This volume is more meta-fictional than the previous one. Mr. Spiegelman's mental state becomes a part of the book as he discusses his own feelings about the story and the process of creating it. Additionally Francoise makes her appearance in the novel, as we learn about their marriage (and how she converted to please Vladek in the first place) and the her own involvement in the story process. We learn about Mr. Spiegelman's depression and his overriding desire to avoid living with his father. I’ve got mixed feelings about this. To be honest I'm not a fan of meta-fiction, where the process of writing the work itself becomes part of the narrative and having the characters acknowledge they're in a story. This is also called breaking the 4th wall. In most of the stories I've seen it used, it bogs things down as the writer then uses meta commentary to try and display how clever he is and how deep the story is. It also lends itself to pretentiousness or cheap humor that isn't actually funny. I'm not saying that there's no worthwhile meta fiction. The first Deadpool movie actually used it very well (and very sparingly). In the case of Maus, the meta-fiction does end up serving the story as a biographical and autobiographical work. It also gives us a look at how the trauma of the Holocaust didn't end with just the people who experienced it directly. It lingered and marked their children, whether it be Mr. Spiegelman always feeling inadequate to his father or measuring himself against Richleu, the child who didn't survive. That said, I can't say I was thrilled with those parts of the book where Mr. Spiegelman stepped out of the narrative and began talking about events outside of it. That's a personal opinion but be aware if you're less than thrilled at 4th wall breaking and meta-commentary, there's more of it here than in the first volume.

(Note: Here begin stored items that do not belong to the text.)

`src/rtl/strap_ser_pkg.sv`:
```
package strap_ser_pkg;
  localparam int unsigned WORD_W = 24;

  typedef logic [WORD_W-1:0] sample_t;

  // strobes from control to datapath, valid for one clk cycle
  typedef struct packed {
    logic bitStep;    // bit-clock falling edge seen while active
    logic halfStart;  // that edge also opens a new half-frame
    logic leftHalf;   // the half-frame being opened is the left channel
    logic fmtI2s;     // latched format: 1 = I2S, 0 = left-justified
  } ser_stb_t;
endpackage

```
`src/rtl/strap_ser_ctrl.sv`:
```
module strap_ser_ctrl
  import strap_ser_pkg::*;
#(
  parameter int unsigned STRAP_CYC = 16
) (
  input  logic     clk,
  input  logic     rstN,
  input  logic     sclkIn,
  input  logic     lrckIn,
  input  logic     strapIn,
  output ser_stb_t stb,
  output logic     active
);
  localparam int unsigned CNT_W = $clog2(STRAP_CYC + 1);
  localparam logic [CNT_W-1:0] LAST_CNT = CNT_W'(STRAP_CYC - 1);

  logic sclkQ, sclkPrev, lrckQ, lrckPrev;
  logic [CNT_W-1:0] strapCnt;
  logic fmtI2s;
  logic fallSeen;

  always_ff @(posedge clk) begin
    if (!rstN) begin
      sclkQ    <= 1'b0;
      sclkPrev <= 1'b0;
      lrckQ    <= 1'b0;
      lrckPrev <= 1'b0;
    end else begin
      sclkQ    <= sclkIn;
      sclkPrev <= sclkQ;
      lrckQ    <= lrckIn;
      lrckPrev <= lrckQ;
    end
  end

  // strap window: pin undriven, format sampled on its final cycle
  always_ff @(posedge clk) begin
    if (!rstN) begin
      strapCnt <= '0;
      active   <= 1'b0;
      fmtI2s   <= 1'b0;
    end else if (!active) begin
      strapCnt <= strapCnt + 1'b1;
      if (strapCnt == LAST_CNT) begin
        active <= 1'b1;
        fmtI2s <= strapIn;
      end
    end
  end

  assign fallSeen = sclkPrev & ~sclkQ;

  always_comb begin
    stb.bitStep   = fallSeen & active;
    stb.halfStart = fallSeen & active & (lrckQ ^ lrckPrev);
    stb.leftHalf  = fmtI2s ? ~lrckQ : lrckQ;
    stb.fmtI2s    = fmtI2s;
  end
endmodule

```
`src/rtl/strap_ser_dpath.sv`:
```
module strap_ser_dpath
  import strap_ser_pkg::*;
(
  input  logic     clk,
  input  logic     rstN,
  input  sample_t  leftIn,
  input  sample_t  rightIn,
  input  logic     loadStb,
  input  ser_stb_t stb,
  output logic     sdoOut
);
  localparam int unsigned SH_W = WORD_W + 1;

  sample_t pendL, pendR, heldR, word;
  logic [SH_W-1:0] shReg;

  always_comb word = stb.leftHalf ? pendL : heldR;

  always_ff @(posedge clk) begin
    if (!rstN) begin
      pendL  <= '0;
      pendR  <= '0;
      heldR  <= '0;
      shReg  <= '0;
      sdoOut <= 1'b0;
    end else begin
      if (loadStb) begin
        pendL <= leftIn;
        pendR <= rightIn;
      end
      if (stb.bitStep) begin
        if (stb.halfStart) begin
          if (stb.leftHalf) heldR <= pendR;
          if (stb.fmtI2s) begin
            // slot 0 carries whatever spilled from the previous word
            sdoOut <= shReg[SH_W-1];
            shReg  <= {word, 1'b0};
          end else begin
            sdoOut <= word[WORD_W-1];
            shReg  <= {word[WORD_W-2:0], 2'b00};
          end
        end else begin
          sdoOut <= shReg[SH_W-1];
          shReg  <= {shReg[SH_W-2:0], 1'b0};
        end
      end
    end
  end
endmodule

```
`src/rtl/strap_ser_tx.sv`:
```
module strap_ser_tx
  import strap_ser_pkg::*;
#(
  parameter int unsigned STRAP_CYC = 16
) (
  input  logic              clk,
  input  logic              rstN,
  input  logic              sclkIn,
  input  logic              lrckIn,
  input  logic [WORD_W-1:0] leftIn,
  input  logic [WORD_W-1:0] rightIn,
  input  logic              loadStb,
  input  logic              strapIn,
  output logic              sdoOut,
  output logic              sdoOe
);
  ser_stb_t stb;

  strap_ser_ctrl #(.STRAP_CYC(STRAP_CYC)) u_ctrl (
    .clk(clk), .rstN(rstN), .sclkIn(sclkIn), .lrckIn(lrckIn),
    .strapIn(strapIn), .stb(stb), .active(sdoOe)
  );

  strap_ser_dpath u_dpath (
    .clk(clk), .rstN(rstN), .leftIn(leftIn), .rightIn(rightIn),
    .loadStb(loadStb), .stb(stb), .sdoOut(sdoOut)
  );
endmodule

```
`config.mk`:
```
export PLATFORM = sky130hd
export DESIGN_NAME = strap_ser_tx
export DESIGN_NICKNAME = d
export VERILOG_FILES = /design/src/rtl/strap_ser_pkg.sv /design/src/rtl/strap_ser_ctrl.sv /design/src/rtl/strap_ser_dpath.sv /design/src/rtl/strap_ser_tx.sv
export SDC_FILE = /design/constraint.sdc
export NUM_CORES = 1
export LEC_CHECK = 0
export ABC_AREA = 1
export BUFFER_PORTS_ARGS = -buffer_cell sky130_fd_sc_hd__clkbuf_2
export CELL_PAD_IN_SITES_DETAIL_PLACEMENT = 1
export CELL_PAD_IN_SITES_GLOBAL_PLACEMENT = 1
export CORE_ASPECT_RATIO = 0.6
export CORE_MARGIN = 1
export CORE_UTILIZATION = 44
export DETAILED_ROUTE_END_ITERATION = 10
export PLACE_DENSITY_LB_ADDON = 0.1
export SETUP_SLACK_MARGIN = 0.2
export SLEW_MARGIN = 20
export SYNTH_ARGS = -nofsm -noshare
export SYNTH_HDL_FRONTEND = slang
export SYNTH_HIERARCHICAL = 1
export SYNTH_SLANG_ARGS = --single-unit
```
`constraint.sdc`:
```
create_clock -name clk -period 2.46 [get_ports clk]
set_input_delay 0.246 -clock clk [delete_from_list [all_inputs] [get_ports clk]]
set_output_delay 0.246 -clock clk [all_outputs]
set_load 0.02 [all_outputs]
```
After elaboration in Yosys (flattened, before gate mapping)
Index checks and enable logic that the tools add are counted.
Widths: inputs -> output; s select.
Word-level totals
  latch bits: 0
  bits in registers: 109
  ROM bits: 0
  output and inout port bits: 2
  memory bits (writable): 0
  word-level logic and storage cells: 31
  input bits: 54
  memories: 0
Cells by class
  reduce and logical (&&, ||, !) cells: 2
  div/mod/pow operators: 0
  magnitude comparators: 0
  add/subtract/negate cells: 1
  shift-type cells: 0
  bitwise logic cells: 7
  equality and inequality tests: 1
  muxes and demuxes: 8
  multipliers: 0
Operators by type and width (count)
  $mux 25: 2
  $mux 24: 1
  $add 5x1->5 const B: 1
  $eq 5x4->1 const B: 1
  $mux 1: 5
  $and 1x1->1: 3
  $not 1->1: 3
  $reduce_and 3->1: 1
  $reduce_and 2->1: 1
  $xor 1x1->1: 1

Logic depth before layout (Yosys ltp)
Gate-level depths: netlist of the first run.
  depth after elaboration: 5
  depth in mapped cells: 11
  mapped depth without buffers: 10

By module
The synthesis of the first run kept the hierarchy.
By module, submodules not included
  strap_ser_dpath: cells each 627, times used 1, area each 4249.1 um^2
  strap_ser_ctrl: cells each 58, times used 1, area each 451.7 um^2

Worst setup path after synthesis of the first run
No wires, ideal clock.
  path kind: flip-flop to flip-flop
  from: reg u_ctrl.active
  to: reg u_dpath.shReg[10]
  slack: 0.886 ns
  stages on the path, launching flop included: 11
  period minus slack after synthesis: 1.574 ns
  data arrival time: 1.465 ns
  buffers on the path: 1
  cell sequence: dfxtp_1 > inv_2 > nor2_2 > nand2_2 > nor2_2 > inv_2 > buf_2 > a21oi_1 > nand3_1 > nand2_1 > inv_1
RTL lines
  start, declared: line strap_ser_ctrl.sv:12  | output logic active
  start signal, assigned: line strap_ser_ctrl.sv:40  | active <= 1'b0;
  start signal, assigned: line strap_ser_ctrl.sv:45  | active <= 1'b1;
  end signal, assigned: line strap_ser_dpath.sv:37  | shReg <= {word, 1'b0};
  end signal, assigned: line strap_ser_dpath.sv:40  | shReg <= {word[WORD_W-2:0], 2'b00};
  end signal, assigned: line strap_ser_dpath.sv:44  | shReg <= {shReg[SH_W-2:0], 1'b0};
  end, declared: line strap_ser_dpath.sv:15  | logic [SH_W-1:0] shReg;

That said, Maus is a very good long look at the holocaust. Vladek, through Mr. Spiegelman, tells the story plainly and straightforwardly.  I honestly find his matter of fact tone in the book rather amazing but it also helps ground the story and make it seem more real.  Mr. Spiegelman gives us a look at the very real impact those events had on him, his father and his entire family and I would argue that this work is important and whether you like comic books or are even a history buff, you should sit down to read it. As you might have already figured out, this is a very adult story and might be disturbing for  younger children. Maus Part II: And Here My Troubles Began gets an A-.